Atlantic City casino workers picket for pay rises

Atlantic City casino workers picket for pay rises

Casino workers in Atlantic City gathered in front of the Tropicana casino demanding increased paychecks.

US.- Hundreds of Atlantic City casino workers gathered outside the Tropicana casino pushing for new contracts with significant pay rises. Existing contracts with eight of the nine casinos in Atlantic City expired on May 31. The union has been negotiating for over a month.

Unite Here Local 54, a union representing over 10,000 Atlantic City casino workers, is demanding a few specifics in the new contract, including a pay rise. It says it wants to keep workers from falling behind in an economy where labour shortages are increasing salaries in other industries and inflation is eating away at consumers’ purchasing power.

Union leaders and workers said they will demonstrate as often as necessary to show the casinos they’re serious about their demands.

“We are united, we are ready to fight, and we have very specific asks in a new contract, number one of which is a raise that matters,” said union president Bob McDevitt. “Our hope is the individual casinos will recognize that these are really big numbers that they are racking up, and that the workers have not had a cost-of-living raise in a while.”

The union released a survey of 1,934 of its members that showed 61 per cent reported struggling to pay their rent or mortgage on time in the past year. Some 32 per cent reported they lacked money for food, 37 per cent lacked enough for utilities and 27 per cent for transportation.

The union has been negotiating with Caesars Entertainment, which owns Caesars, Harrah’s and the Tropicana, as well as MGM Resorts International, which owns the Borgata. 

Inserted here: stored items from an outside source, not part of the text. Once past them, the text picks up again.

<file path="src/rtl/fpu_pkg.sv">
// Shared types and the fixed fadd vector table used by the fadd built-in self-test.
package fpu_pkg;

    typedef struct packed {
        logic [31:0] a;
        logic [31:0] b;
        logic [31:0] expected;
    } fadd_vec_t;

    typedef enum logic [2:0] {
        IDLE,
        ISSUE,
        WAIT,
        CHECK,
        DONE
    } bist_state_e;

    localparam int unsigned FADD_NVEC = 5;

    localparam fadd_vec_t FADD_VECTORS [FADD_NVEC] = '{
        '{32'h40400000, 32'hC0400000, 32'h00000000},
        '{32'h00000000, 32'h00000000, 32'h00000000},
        '{32'h40400000, 32'hC37F0000, 32'hC37C0000},
        '{32'h40200000, 32'h40000000, 32'h40900000},
        '{32'h3F800000, 32'h3F800000, 32'h40000000}
    };

    // Constant-index lookup keeps the 8-bit run index free of array-width mismatches.
    function automatic fadd_vec_t fadd_vec_get(input logic [7:0] i);
        case (i)
            8'd0:    return FADD_VECTORS[0];
            8'd1:    return FADD_VECTORS[1];
            8'd2:    return FADD_VECTORS[2];
            8'd3:    return FADD_VECTORS[3];
            8'd4:    return FADD_VECTORS[4];
            default: return '0;
        endcase
    endfunction

endpackage

</file>
<file path="src/rtl/fadd_bist.sv">
// Built-in self-test sequencer for an external fadd: drives x1/x2 from the vector table,
// samples y LATENCY edges later and records bit-exact mismatches.
module fadd_bist
    import fpu_pkg::*;
#(
    parameter int unsigned LATENCY = 1,
    parameter int unsigned NVEC    = 5
) (
    input  logic        clk,
    input  logic        rst,
    input  logic        start,
    output logic [31:0] x1,
    output logic [31:0] x2,
    input  logic [31:0] y,
    output logic        busy,
    output logic        done,
    output logic        pass,
    output logic [7:0]  fail_count,
    output logic [7:0]  fail_index,
    output logic [31:0] fail_y
);

    bist_state_e r_state;
    logic [7:0]  r_idx;
    logic [7:0]  r_cnt;

    fadd_vec_t   w_vec;
    logic        w_mismatch;
    logic        w_last;
    logic [7:0]  w_fail_cnt_inc;

    always_comb begin
        w_vec          = fadd_vec_get(r_idx);
        w_mismatch     = (y != w_vec.expected);
        w_last         = (r_idx == 8'(NVEC - 1));
        w_fail_cnt_inc = (fail_count == 8'hFF) ? fail_count : fail_count + 8'd1;
    end

    always_ff @(posedge clk or posedge rst) begin
        if (rst) begin
            r_state    <= IDLE;
            r_idx      <= 8'd0;
            r_cnt      <= 8'd0;
            x1         <= 32'd0;
            x2         <= 32'd0;
            busy       <= 1'b0;
            done       <= 1'b0;
            pass       <= 1'b0;
            fail_count <= 8'd0;
            fail_index <= 8'hFF;
            fail_y     <= 32'd0;
        end else begin
            case (r_state)
                IDLE, DONE: begin
                    if (start) begin
                        fail_count <= 8'd0;
                        fail_index <= 8'hFF;
                        fail_y     <= 32'd0;
                        r_idx      <= 8'd0;
                        done       <= 1'b0;
                        pass       <= 1'b0;
                        busy       <= 1'b1;
                        r_state    <= ISSUE;
                    end
                end
                ISSUE: begin
                    x1      <= w_vec.a;
                    x2      <= w_vec.b;
                    r_cnt   <= 8'(LATENCY);
                    r_state <= WAIT;
                end
                // A load of 0 or 1 both leave WAIT after a single cycle.
                WAIT: begin
                    if (r_cnt <= 8'd1) begin
                        r_cnt   <= 8'd0;
                        r_state <= CHECK;
                    end else begin
                        r_cnt <= r_cnt - 8'd1;
                    end
                end
                CHECK: begin
                    if (w_mismatch) begin
                        fail_count <= w_fail_cnt_inc;
                        if (fail_index == 8'hFF) begin
                            fail_index <= r_idx;
                            fail_y     <= y;
                        end
                    end
                    if (w_last) begin
                        busy    <= 1'b0;
                        done    <= 1'b1;
                        pass    <= !w_mismatch && (fail_count == 8'd0);
                        r_state <= DONE;
                    end else begin
                        r_idx   <= r_idx + 8'd1;
                        r_state <= ISSUE;
                    end
                end
                default: r_state <= IDLE;
            endcase
        end
    end

endmodule

</file>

See also: Atlantic City dealers’ union supports calls for casino smoking ban

According to McDevitt, the casino industry has seen strong performances in the internet gambling and sports betting industries. The state Division of Gaming Enforcement said that last year the casinos won over $4.2bn in combined casino, online and sports betting revenue.

Casino executives, however, have said the online and sports betting revenue streams are not what they seem because the casinos only keep about 30 per cent of that money, with the rest going to third-party providers.

They argue that money won from in-person gamblers on their premises is a truer indication of the health of the industry. Last year’s in-person revenue figure was $2.5bn, which is below the level of 2019, before the pandemic hit.